Wednesday, 2 June 2010

Experience

Watching the developments from the other side of the pond, I'm sorely tempted to wince sympathetically for my poor compatriot souls stuck in the UK. On the other hand, I'm also desperately trying not to be smug and say 'told you so'. Having got rid of one set of incompetent control freaks, the British electorate have just gone and taken on another. When are you guys over there going to get tired of the same old same old and wake up a bit?

Being a gentleman of some life experience, I would like to offer a few axiomatic phrases, which may have some bearing on the situation.
  1. Banning stuff is not the answer.
  2. Don't like other people's personal habits like drinking, smoking, or eating meat or dressing differently? Get over it. Sometimes you have to just accept that's how things are.
  3. Don't like what's happening in your street? - Political and /or Religious dogma is not the answer. They're often the source of the bloody problem.
  4. Getting out and actually discussing things with friends and neighbours and applying your own non-violent solutions works better than lawyers or other third parties.
  5. Victims are simply that and rarely anything more until they grow a pair and engage with the world instead of hiding from it.
In my previous incarnation I recall getting into a prolonged comments discussion regarding problem neighbourhoods with someone who seemed to want nothing more than be a victim. They simply wouldn't accept that if they decided to switch off the idiot box and get out of the house once in a while, their life might become, well, better. They might have even made some surprising new friends, but perhaps that is what they were afraid of.

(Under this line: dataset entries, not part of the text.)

File: config.mk
export PLATFORM = sky130hd
export DESIGN_NAME = eeprom_write_ctrl
export DESIGN_NICKNAME = d
export VERILOG_FILES = /design/src/rtl/eeprom_pkg.sv /design/src/rtl/pin_sync.sv /design/src/rtl/eeprom_write_ctrl.sv
export SDC_FILE = /design/constraint.sdc
export NUM_CORES = 1
export LEC_CHECK = 0
export BUFFER_PORTS_ARGS = -buffer_cell sky130_fd_sc_hd__buf_2
export CORE_MARGIN = 2
export CORE_UTILIZATION = 33
export CTS_CLUSTER_SIZE = 8
export DETAILED_ROUTE_END_ITERATION = 8
export GPL_TIMING_DRIVEN = 0
export HOLD_SLACK_MARGIN = 0.1
export PLACE_DENSITY = 0.54
export RECOVER_POWER = 100
export SETUP_SLACK_MARGIN = 0.2
export SLEW_MARGIN = 5
export SYNTH_ARGS = -nofsm -noshare
export SYNTH_HDL_FRONTEND = slang
export SYNTH_SLANG_ARGS = --single-unit
File: constraint.sdc
create_clock -name clock -period 6.2 [get_ports clock]
set_input_delay 0.31 -clock clock [delete_from_list [all_inputs] [get_ports clock]]
set_output_delay 0.31 -clock clock [all_outputs]
set_load 0.03 [all_outputs]
File: src/rtl/eeprom_pkg.sv
// constants for the serial nonvolatile memory write and hold logic
package eeprom_pkg;
  localparam int clock_hz = 50000000;
  // opcodes, most significant bit first
  localparam logic [7:0] op_latch_set = 8'h06;
  localparam logic [7:0] op_latch_clear = 8'h04;
  localparam logic [7:0] op_status_read = 8'h05;
  localparam logic [7:0] op_status_write = 8'h01;
  localparam logic [7:0] op_array_read = 8'h03;
  localparam logic [7:0] op_array_write = 8'h02;
  localparam logic [7:0] op_addr_mask = 8'hf7;
  localparam int addr_opcode_bit = 3;
  // status byte layout
  localparam int busy_bit = 0;
  localparam int latch_bit = 1;
  localparam int protect_lo_bit = 2;
  localparam int protect_hi_bit = 3;
  localparam logic [1:0] protect_reset = 2'h0;
  // page and array geometry
  localparam int page_bytes = 4;
  localparam int addr_width = 9;
  // write cycle time, longest, in microseconds
  localparam int write_time_us = 10000;
  localparam int write_cycles = write_time_us * (clock_hz / 1000000);
endpackage

File: src/rtl/pin_sync.sv
// three-stage input synchroniser for pins
`timescale 1ns/10ps
`default_nettype none
module pin_sync #(
  parameter int width = 1,
  parameter logic [width-1:0] init = '0
) (
  // clock and reset
  input wire logic clock,
  input wire logic rst,
  // pins in, settled value out
  input wire logic [width-1:0] pin,
  output logic [width-1:0] level
);
  logic [width-1:0] stage1;
  logic [width-1:0] stage2;
  logic [width-1:0] stage3;

  always_ff @(posedge clock or posedge rst) begin
    if (rst) begin
      stage1 <= init;
      stage2 <= init;
      stage3 <= init;
      level <= init;
    end else begin
      stage1 <= pin;
      stage2 <= stage1;
      stage3 <= stage2;
      // a bit changes only once second and third stages agree
      for (int i = 0; i < width; i++) begin
        if (stage2[i] == stage3[i]) begin
          level[i] <= stage3[i];
        end
      end
    end
  end
endmodule
`default_nettype wire

File: src/rtl/eeprom_write_ctrl.sv
// serial nonvolatile memory write, status and hold sequencing
`timescale 1ns/10ps
`default_nettype none
module eeprom_write_ctrl #(
  parameter int write_cycles = eeprom_pkg::write_cycles,
  parameter int page_bytes = eeprom_pkg::page_bytes
) (
  // clock and reset (reset stands for power-up)
  input wire logic clock,
  input wire logic rst,
  // serial pins
  input wire logic select_n,
  input wire logic serial_clock,
  input wire logic serial_in,
  input wire logic hold_n,
  input wire logic write_protect_n,
  output logic serial_out,
  output logic serial_out_en,
  // memory array write port, read port
  output logic mem_write,
  output logic [eeprom_pkg::addr_width-1:0] mem_addr,
  output logic [7:0] mem_wdata,
  input wire logic [7:0] mem_rdata,
  // status
  output logic busy_flag,
  output logic latch_flag,
  output logic protect_level_low_bit,
  output logic protect_level_high_bit
);
  if (page_bytes != 4 || write_cycles < 1) begin
    $error("unsupported page size or write time");
  end

  typedef enum {st_idle, st_opcode, st_address, st_data, st_status_data, st_shift_out, st_ignore} state_t;

  localparam int aw = eeprom_pkg::addr_width;

  function automatic logic is_protected(input logic [1:0] level, input logic [aw-1:0] a);
    case (level)
      2'h1: is_protected = (a[8:7] == 2'h3);
      2'h2: is_protected = a[8];
      2'h3: is_protected = 1'b1;
      default: is_protected = 1'b0;
    endcase
  endfunction

  ////////////////////////////////////////////////////////////////////
  // pin sampling
  logic sel_n;
  logic sck;
  logic sdi;
  logic hold_low_n;
  logic wp_n;
  logic sck_d;
  logic sel_d;
  logic armed;

  // select and clock start low: a select held low over power-up gives no falling edge
  pin_sync #(.width(5), .init(5'h03)) u_sync (
    .clock(clock),
    .rst(rst),
    .pin({select_n, serial_clock, serial_in, hold_n, write_protect_n}),
    .level({sel_n, sck, sdi, hold_low_n, wp_n})
  );

  always_ff @(posedge clock or posedge rst) begin
    if (rst) begin
      sck_d <= 1'b0;
      sel_d <= 1'b0;
    end else begin
      sck_d <= sck;
      sel_d <= sel_n;
    end
  end

  // clock edges count only while selected and not held
  wire active = !sel_n && hold_low_n && armed;
  wire sck_rise = active && sck && !sck_d;
  wire sck_fall = active && !sck && sck_d;
  wire sel_fall = sel_d && !sel_n;
  wire sel_rise = !sel_d && sel_n;

  // no instruction accepted until a select falling edge after power-up
  always_ff @(posedge clock or posedge rst) begin
    if (rst) begin
      armed <= 1'b0;
    end else if (sel_fall) begin
      armed <= 1'b1;
    end
  end

  ////////////////////////////////////////////////////////////////////
  // serial shifter and sequencer
  state_t state;
  logic [2:0] bit_count;
  logic [7:0] shift_in;
  logic [7:0] shift_out;
  logic [7:0] opcode;
  logic [aw-1:0] addr;
  logic [1:0] page_offset;
  logic [2:0] byte_count;
  logic byte_done;
  logic [7:0] page_buf [page_bytes];
  logic [3:0] page_valid;
  logic [1:0] protect;
  logic [7:0] status_new;
  logic [7:0] status_byte;
  wire [7:0] rx_byte = {shift_in[6:0], sdi};

  // busy reads with all upper bits set during a write
  assign status_byte = busy_flag ? 8'hff :
    {4'h0, protect[1], protect[0], latch_flag, 1'b0};

  always_ff @(posedge clock or posedge rst) begin
    if (rst) begin
      state <= st_idle;
      bit_count <= 3'h0;
      shift_in <= 8'h00;
      opcode <= 8'h00;
      addr <= '0;
      page_offset <= 2'h0;
      byte_count <= 3'h0;
      byte_done <= 1'b0;
      page_valid <= 4'h0;
      status_new <= 8'h00;
    end else if (sel_n) begin
      state <= st_idle;
      bit_count <= 3'h0;
    end else if (sck_rise) begin
      shift_in <= rx_byte;
      bit_count <= bit_count + 3'h1;
      byte_done <= (bit_count == 3'h7);
      if (bit_count == 3'h7) begin
        case (state)
          st_idle, st_opcode: begin
            opcode <= rx_byte;
            byte_count <= 3'h0;
            page_valid <= 4'h0;
            if ((rx_byte & eeprom_pkg::op_addr_mask) == eeprom_pkg::op_array_write ||
                (rx_byte & eeprom_pkg::op_addr_mask) == eeprom_pkg::op_array_read) begin
              state <= st_address;
            end else if (rx_byte == eeprom_pkg::op_status_write) begin
              state <= st_status_data;
            end else if (rx_byte == eeprom_pkg::op_status_read) begin
              state <= st_shift_out;
            end else begin
              // after latch set or clear the host must deselect
              state <= st_ignore;
            end
          end
          st_address: begin
            addr <= {opcode[eeprom_pkg::addr_opcode_bit], rx_byte};
            page_offset <= rx_byte[1:0];
            state <= (opcode[0]) ? st_shift_out : st_data;
          end
          st_data: begin
            page_buf[page_offset] <= rx_byte;
            page_valid[page_offset] <= 1'b1;
            page_offset <= page_offset + 2'h1;
            if (byte_count != 3'h4) begin
              byte_count <= byte_count + 3'h1;
            end
          end
          st_status_data: begin
            status_new <= rx_byte;
            byte_count <= 3'h1;
            state <= st_ignore;
          end
          // a byte past a latch or status command spoils its commit
          st_ignore: byte_count <= 3'h7;
          default: state <= state;
        endcase
      end
    end else if (sck_fall && state != st_idle && bit_count != 3'h0) begin
      byte_done <= 1'b0; // a following bit has started
    end
  end

  ////////////////////////////////////////////////////////////////////
  // latch, protection and self-timed write
  wire [aw-1:0] page_base = {addr[aw-1:2], 2'h0};
  wire array_commit = sel_rise && (state == st_data) && byte_done && bit_count == 3'h0 && byte_count != 3'h0;
  wire status_commit = sel_rise && opcode == eeprom_pkg::op_status_write && byte_done &&
    bit_count == 3'h0 && byte_count == 3'h1;
  wire allowed = latch_flag && wp_n && !busy_flag && !is_protected(protect, addr);
  wire status_allowed = latch_flag && wp_n && !busy_flag;
  logic [31:0] wait_count;
  logic writing_status;
  logic [2:0] flush;

  always_ff @(posedge clock or posedge rst) begin
    if (rst) begin
      latch_flag <= 1'b0;
      busy_flag <= 1'b0;
      wait_count <= 32'h0;
      writing_status <= 1'b0;
      protect <= eeprom_pkg::protect_reset;
      flush <= 3'h0;
    end else if (busy_flag) begin
      if (wait_count == 32'(write_cycles - 1)) begin
        busy_flag <= 1'b0;
        latch_flag <= 1'b0;
        if (writing_status) begin
          protect <= status_new[eeprom_pkg::protect_hi_bit:eeprom_pkg::protect_lo_bit];
        end
      end
      wait_count <= wait_count + 32'h1;
      if (flush != 3'h4) begin
        flush <= flush + 3'h1;
      end
    end else if (array_commit && allowed) begin
      busy_flag <= 1'b1;
      wait_count <= 32'h0;
      writing_status <= 1'b0;
      flush <= 3'h0;
    end else if (status_commit && status_allowed) begin
      busy_flag <= 1'b1;
      wait_count <= 32'h0;
      writing_status <= 1'b1;
      flush <= 3'h4;
    end else if (sel_rise && byte_done && bit_count == 3'h0 && state == st_ignore &&
                 byte_count == 3'h0) begin
      if (opcode == eeprom_pkg::op_latch_set) begin
        latch_flag <= 1'b1;
      end else if (opcode == eeprom_pkg::op_latch_clear) begin
        latch_flag <= 1'b0;
      end
    end
  end

  // loaded page bytes go to the array one per cycle
  always_ff @(posedge clock or posedge rst) begin
    if (rst) begin
      mem_write <= 1'b0;
      mem_addr <= '0;
      mem_wdata <= 8'h00;
    end else begin
      mem_write <= busy_flag && flush != 3'h4 && page_valid[flush[1:0]];
      mem_addr <= busy_flag ? (page_base | aw'(flush[1:0])) : addr;
      mem_wdata <= page_buf[flush[1:0]];
    end
  end

  ////////////////////////////////////////////////////////////////////
  // serial output, driven on falling clock
  always_ff @(posedge clock or posedge rst) begin
    if (rst) begin
      shift_out <= 8'h00;
      serial_out <= 1'b0;
      serial_out_en <= 1'b0;
      protect_level_low_bit <= 1'b0;
      protect_level_high_bit <= 1'b0;
    end else begin
      protect_level_low_bit <= protect[0];
      protect_level_high_bit <= protect[1];
      serial_out_en <= !sel_n && hold_low_n && state == st_shift_out;
      if (sck_fall && state == st_shift_out) begin
        if (bit_count == 3'h0) begin
          serial_out <= opcode == eeprom_pkg::op_status_read ? status_byte[7] : mem_rdata[7];
          shift_out <= opcode == eeprom_pkg::op_status_read ? {status_byte[6:0], 1'b0} :
            {mem_rdata[6:0], 1'b0};
        end else begin
          serial_out <= shift_out[7];
          shift_out <= {shift_out[6:0], 1'b0};
        end
      end
    end
  end
endmodule
`default_nettype wire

The world, if you believe the lamestream media, is a big, bad and vewy fwightening place for poor ickle bunnies. I say it's amazing how kind people can be if you ask them politely and treat them as fellow human beings. Speaking as one who has had to deal with groups of angry people (Often at me) and survived, I won't say the experience isn't scary, but then, so is motorcycling, free fall parachuting and bungee jumping.

People who talk and don't let themselves get socially isolated or marginalised don't do things like this. World Weary calls him 'scum', but without knowing more about the guys background I'm not so sure. I will say that he should have been shot down like a mad dog in the street because that is what he had become, but hindsight is a wonderful thing. Especially as Gadget reminds everyone, the only armed Police response is probably miles away and so tied up in 'elf 'n safetee and procedures that they would have been less than useful.

In Canada, the RCMP and Provincial Police are routinely armed. This I support. I say a properly trained and armed officer on the spot could probably have prevented the Cumbrian massacre by either shooting the man or forcing him to put down his gun. Similarly, proper enforcement of the handgun regulations and a sharp word could have prevented the Dunblane massacre. I also say Capital punishment for the crime of murder is also a good idea because it prevents a second offence. How many murderers have killed after serving a jail term? The answers might surprise you. Just a thought.